Goal of the exercise:
In the records that follow, count the lines where the string "Sequential" appears, and give the count with nothing added.

*** Record excerpts ***

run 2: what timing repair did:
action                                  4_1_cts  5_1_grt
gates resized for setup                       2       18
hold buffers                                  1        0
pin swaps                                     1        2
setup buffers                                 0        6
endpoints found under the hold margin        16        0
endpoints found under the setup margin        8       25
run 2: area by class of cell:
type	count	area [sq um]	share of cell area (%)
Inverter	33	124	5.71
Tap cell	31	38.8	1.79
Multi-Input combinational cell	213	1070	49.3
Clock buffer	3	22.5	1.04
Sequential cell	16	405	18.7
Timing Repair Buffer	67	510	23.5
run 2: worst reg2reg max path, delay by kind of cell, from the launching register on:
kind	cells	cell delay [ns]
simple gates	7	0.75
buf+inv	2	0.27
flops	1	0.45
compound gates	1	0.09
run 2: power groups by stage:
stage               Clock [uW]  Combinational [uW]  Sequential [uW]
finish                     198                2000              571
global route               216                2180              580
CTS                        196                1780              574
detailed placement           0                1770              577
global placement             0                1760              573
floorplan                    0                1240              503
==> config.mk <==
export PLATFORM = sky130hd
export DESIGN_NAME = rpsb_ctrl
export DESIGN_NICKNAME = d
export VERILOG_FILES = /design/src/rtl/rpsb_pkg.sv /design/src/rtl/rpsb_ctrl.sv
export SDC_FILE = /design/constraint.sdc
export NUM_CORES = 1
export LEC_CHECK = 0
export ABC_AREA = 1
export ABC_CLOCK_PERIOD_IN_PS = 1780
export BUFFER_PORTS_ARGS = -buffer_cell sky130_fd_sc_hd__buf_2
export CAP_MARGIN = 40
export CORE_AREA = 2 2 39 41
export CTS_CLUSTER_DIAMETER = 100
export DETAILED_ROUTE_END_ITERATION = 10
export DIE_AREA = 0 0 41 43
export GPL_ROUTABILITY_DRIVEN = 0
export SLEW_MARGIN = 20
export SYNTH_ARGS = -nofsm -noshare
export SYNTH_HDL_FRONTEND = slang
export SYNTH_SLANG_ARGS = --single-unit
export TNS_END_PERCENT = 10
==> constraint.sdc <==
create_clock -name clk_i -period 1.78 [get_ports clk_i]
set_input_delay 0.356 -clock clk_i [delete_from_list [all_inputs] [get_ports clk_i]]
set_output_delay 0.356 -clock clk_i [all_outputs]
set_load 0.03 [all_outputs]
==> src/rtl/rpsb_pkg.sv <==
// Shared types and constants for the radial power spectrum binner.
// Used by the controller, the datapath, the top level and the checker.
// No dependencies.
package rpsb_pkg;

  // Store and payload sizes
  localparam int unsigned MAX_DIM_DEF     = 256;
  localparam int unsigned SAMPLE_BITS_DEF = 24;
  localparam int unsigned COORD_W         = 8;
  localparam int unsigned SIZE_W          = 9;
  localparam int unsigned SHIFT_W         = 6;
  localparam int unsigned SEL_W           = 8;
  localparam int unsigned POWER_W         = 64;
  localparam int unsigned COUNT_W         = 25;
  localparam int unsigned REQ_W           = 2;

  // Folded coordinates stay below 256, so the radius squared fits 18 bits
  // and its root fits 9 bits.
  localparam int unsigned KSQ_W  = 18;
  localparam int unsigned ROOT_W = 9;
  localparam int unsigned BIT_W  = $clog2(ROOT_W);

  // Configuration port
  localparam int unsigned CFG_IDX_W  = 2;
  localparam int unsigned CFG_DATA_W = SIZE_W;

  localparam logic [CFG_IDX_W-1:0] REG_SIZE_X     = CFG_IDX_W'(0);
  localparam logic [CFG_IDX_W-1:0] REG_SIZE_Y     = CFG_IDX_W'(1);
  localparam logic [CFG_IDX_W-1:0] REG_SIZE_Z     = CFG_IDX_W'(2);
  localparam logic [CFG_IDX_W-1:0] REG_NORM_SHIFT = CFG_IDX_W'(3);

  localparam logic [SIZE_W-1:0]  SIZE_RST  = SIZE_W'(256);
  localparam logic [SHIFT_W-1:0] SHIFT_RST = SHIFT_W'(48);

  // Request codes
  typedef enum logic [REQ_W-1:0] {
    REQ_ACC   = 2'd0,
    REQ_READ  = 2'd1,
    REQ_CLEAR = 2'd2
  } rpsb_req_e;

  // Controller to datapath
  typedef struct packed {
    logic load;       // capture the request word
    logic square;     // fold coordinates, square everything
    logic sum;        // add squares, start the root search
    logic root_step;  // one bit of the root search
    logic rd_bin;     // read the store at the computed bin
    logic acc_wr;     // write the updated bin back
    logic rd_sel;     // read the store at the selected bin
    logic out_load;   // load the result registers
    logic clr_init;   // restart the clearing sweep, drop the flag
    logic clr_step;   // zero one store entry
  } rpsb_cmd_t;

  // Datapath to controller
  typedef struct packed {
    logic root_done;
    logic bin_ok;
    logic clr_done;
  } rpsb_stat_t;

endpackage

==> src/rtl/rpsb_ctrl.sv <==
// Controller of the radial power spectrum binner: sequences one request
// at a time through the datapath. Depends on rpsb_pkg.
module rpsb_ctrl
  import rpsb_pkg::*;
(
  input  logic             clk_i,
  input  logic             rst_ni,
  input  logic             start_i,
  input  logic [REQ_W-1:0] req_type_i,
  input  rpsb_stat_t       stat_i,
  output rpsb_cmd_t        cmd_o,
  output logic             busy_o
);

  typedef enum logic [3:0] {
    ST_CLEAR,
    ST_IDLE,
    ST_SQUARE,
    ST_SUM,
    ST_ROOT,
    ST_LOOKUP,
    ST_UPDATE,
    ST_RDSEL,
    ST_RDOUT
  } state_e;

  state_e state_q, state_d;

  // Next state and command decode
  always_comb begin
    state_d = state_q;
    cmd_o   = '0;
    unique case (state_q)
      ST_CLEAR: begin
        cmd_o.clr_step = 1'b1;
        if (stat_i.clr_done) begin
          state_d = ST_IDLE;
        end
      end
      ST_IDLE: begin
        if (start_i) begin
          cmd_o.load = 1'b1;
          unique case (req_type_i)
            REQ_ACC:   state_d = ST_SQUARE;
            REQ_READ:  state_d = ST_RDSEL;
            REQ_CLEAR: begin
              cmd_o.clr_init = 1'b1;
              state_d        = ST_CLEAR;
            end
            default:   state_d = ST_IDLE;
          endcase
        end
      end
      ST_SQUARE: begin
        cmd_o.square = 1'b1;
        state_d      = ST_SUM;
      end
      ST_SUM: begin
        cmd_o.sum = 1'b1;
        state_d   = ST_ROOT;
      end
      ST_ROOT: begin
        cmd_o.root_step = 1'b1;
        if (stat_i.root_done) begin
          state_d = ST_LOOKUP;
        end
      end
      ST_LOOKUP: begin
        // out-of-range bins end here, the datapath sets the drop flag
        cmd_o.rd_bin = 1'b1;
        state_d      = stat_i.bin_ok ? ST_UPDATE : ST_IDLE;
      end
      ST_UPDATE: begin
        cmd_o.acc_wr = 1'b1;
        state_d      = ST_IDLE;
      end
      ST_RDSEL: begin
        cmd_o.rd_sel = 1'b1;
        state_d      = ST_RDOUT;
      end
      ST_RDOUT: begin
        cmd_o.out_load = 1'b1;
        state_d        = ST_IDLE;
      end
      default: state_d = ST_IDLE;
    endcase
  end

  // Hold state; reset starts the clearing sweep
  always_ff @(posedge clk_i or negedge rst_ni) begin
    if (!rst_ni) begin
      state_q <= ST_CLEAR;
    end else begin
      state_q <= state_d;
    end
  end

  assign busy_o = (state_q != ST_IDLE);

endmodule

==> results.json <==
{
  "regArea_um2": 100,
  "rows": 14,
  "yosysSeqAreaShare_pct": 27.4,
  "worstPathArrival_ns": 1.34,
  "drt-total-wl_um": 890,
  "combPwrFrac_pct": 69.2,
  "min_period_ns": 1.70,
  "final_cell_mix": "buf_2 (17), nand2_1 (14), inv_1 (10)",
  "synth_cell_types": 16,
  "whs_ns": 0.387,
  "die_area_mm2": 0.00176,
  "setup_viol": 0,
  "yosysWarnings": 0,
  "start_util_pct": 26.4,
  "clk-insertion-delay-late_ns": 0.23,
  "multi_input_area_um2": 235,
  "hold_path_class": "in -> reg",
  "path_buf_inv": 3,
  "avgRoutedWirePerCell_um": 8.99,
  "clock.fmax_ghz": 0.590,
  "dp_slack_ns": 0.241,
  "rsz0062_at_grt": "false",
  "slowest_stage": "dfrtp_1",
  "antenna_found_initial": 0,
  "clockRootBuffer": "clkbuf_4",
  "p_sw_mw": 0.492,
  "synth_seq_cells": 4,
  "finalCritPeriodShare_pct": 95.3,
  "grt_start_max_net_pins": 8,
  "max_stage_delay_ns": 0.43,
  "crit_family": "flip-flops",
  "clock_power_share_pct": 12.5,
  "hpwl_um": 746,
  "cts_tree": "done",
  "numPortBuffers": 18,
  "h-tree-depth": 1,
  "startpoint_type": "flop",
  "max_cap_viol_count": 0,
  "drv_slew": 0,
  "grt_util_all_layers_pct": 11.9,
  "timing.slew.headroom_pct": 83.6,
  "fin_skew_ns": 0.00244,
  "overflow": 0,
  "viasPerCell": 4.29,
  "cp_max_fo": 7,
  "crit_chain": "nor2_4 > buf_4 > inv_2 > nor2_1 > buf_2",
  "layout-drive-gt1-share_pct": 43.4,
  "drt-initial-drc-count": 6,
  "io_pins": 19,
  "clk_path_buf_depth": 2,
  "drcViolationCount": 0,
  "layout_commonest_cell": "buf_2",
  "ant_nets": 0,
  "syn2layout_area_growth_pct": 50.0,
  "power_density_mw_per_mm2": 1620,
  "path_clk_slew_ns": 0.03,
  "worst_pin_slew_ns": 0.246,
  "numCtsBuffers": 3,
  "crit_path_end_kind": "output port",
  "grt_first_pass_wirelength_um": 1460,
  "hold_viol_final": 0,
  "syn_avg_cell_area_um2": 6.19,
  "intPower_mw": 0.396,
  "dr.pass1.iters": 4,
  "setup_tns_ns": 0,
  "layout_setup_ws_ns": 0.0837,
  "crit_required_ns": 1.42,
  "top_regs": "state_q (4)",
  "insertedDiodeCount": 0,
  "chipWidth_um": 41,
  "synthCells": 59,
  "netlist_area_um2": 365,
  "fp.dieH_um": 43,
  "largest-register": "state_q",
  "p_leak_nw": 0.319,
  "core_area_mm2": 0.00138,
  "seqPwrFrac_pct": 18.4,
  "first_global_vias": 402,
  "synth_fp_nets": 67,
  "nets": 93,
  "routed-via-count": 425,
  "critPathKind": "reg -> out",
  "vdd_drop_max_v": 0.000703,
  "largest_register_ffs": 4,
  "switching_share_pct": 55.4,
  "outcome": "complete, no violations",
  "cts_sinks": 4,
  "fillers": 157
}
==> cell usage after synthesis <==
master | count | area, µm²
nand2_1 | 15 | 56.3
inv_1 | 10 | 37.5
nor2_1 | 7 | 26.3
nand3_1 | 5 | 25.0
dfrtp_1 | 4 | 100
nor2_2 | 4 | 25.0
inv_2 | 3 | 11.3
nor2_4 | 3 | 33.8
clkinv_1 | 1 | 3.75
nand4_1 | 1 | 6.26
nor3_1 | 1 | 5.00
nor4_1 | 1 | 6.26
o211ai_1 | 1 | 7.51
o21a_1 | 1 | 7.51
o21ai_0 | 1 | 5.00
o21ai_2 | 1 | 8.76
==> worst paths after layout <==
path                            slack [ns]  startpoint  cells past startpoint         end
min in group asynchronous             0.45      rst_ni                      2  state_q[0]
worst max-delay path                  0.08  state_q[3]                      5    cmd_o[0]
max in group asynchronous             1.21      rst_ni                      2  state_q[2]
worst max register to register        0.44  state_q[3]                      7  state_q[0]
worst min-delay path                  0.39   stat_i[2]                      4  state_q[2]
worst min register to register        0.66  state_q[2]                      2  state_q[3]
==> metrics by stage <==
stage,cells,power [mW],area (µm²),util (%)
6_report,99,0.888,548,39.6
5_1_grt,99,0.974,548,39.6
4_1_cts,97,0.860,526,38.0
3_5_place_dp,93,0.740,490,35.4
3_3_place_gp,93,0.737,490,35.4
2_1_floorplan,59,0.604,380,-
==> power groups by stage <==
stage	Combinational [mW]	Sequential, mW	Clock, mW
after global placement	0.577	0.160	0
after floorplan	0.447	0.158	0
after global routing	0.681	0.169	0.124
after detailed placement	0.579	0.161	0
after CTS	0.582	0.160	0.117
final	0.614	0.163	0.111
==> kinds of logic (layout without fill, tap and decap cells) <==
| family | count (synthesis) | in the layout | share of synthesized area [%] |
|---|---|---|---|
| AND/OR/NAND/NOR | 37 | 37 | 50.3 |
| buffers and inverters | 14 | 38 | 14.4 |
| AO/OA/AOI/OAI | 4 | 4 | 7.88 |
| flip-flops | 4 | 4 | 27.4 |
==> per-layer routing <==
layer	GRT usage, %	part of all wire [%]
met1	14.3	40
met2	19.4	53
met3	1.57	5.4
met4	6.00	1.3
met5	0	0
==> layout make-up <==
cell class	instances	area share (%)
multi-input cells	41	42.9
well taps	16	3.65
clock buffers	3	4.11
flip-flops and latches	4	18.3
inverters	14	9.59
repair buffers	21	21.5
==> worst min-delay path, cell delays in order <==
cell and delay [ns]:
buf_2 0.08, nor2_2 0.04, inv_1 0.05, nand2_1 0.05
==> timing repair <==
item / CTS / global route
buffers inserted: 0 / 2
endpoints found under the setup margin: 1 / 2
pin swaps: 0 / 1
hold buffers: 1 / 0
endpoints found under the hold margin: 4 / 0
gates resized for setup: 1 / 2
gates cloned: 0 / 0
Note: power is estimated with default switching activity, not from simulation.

***

Answer section:
3